Derik John Baker, better known as Virginia To Vegas, is a Canadian musician. He is best known for his gold and platinum-certified singles, "We Are Stars", "Lights Out", "Selfish", "Just Friends" and "Betterman", released through Wax Records and Ultra Records.

==Early life and education==
Although Derik John Baker was born in the Richmond, Virginia, United States, he was raised in Guelph and Toronto, in Ontario, Canada, as well as Charleston in West Virginia, United States.
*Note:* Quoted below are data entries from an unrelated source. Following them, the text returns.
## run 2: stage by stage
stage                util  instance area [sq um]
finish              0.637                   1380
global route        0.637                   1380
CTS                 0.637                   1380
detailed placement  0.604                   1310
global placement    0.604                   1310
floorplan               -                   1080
He attended high school at Guelph Collegiate Vocational Institute and Bishop Macdonell Catholic High School. After high school, Derik attended Sheridan College for studies in travel and tourism.

==Career==
===2013–2014: Career beginnings and Vol. I===
Virginia To Vegas was signed to an independent full service 100% Canadian music company Wax Records in July 2013, after label executive, Jamie Appleby, discovered him on YouTube. The first single "We Are Stars" was released on January 7, 2014, and entered the Canadian Singles Top 100 chart at 94 on week 5, February 1, 2014, peaked at 14 and stayed for one week. On November 10, 2014, Virginia to Vegas released his debut EP Vol. I, which contains six songs including his Platinum-certified debut single "We Are Stars".

===2015–2016: Utopian===
Virginia to Vegas released a new single, "Our Story", on May 4, 2015. On September 2, 2016, he released a new single, "Lights Out", which samples Rockwell's 1984 single, "Somebody's Watching Me". That fall, he announced that his debut studio album would be released by the end of 2016. Utopian was released on December 2, 2016 and features all four of his singles released through that date. This was when he first got signed to a U.S record company of Ultra Records.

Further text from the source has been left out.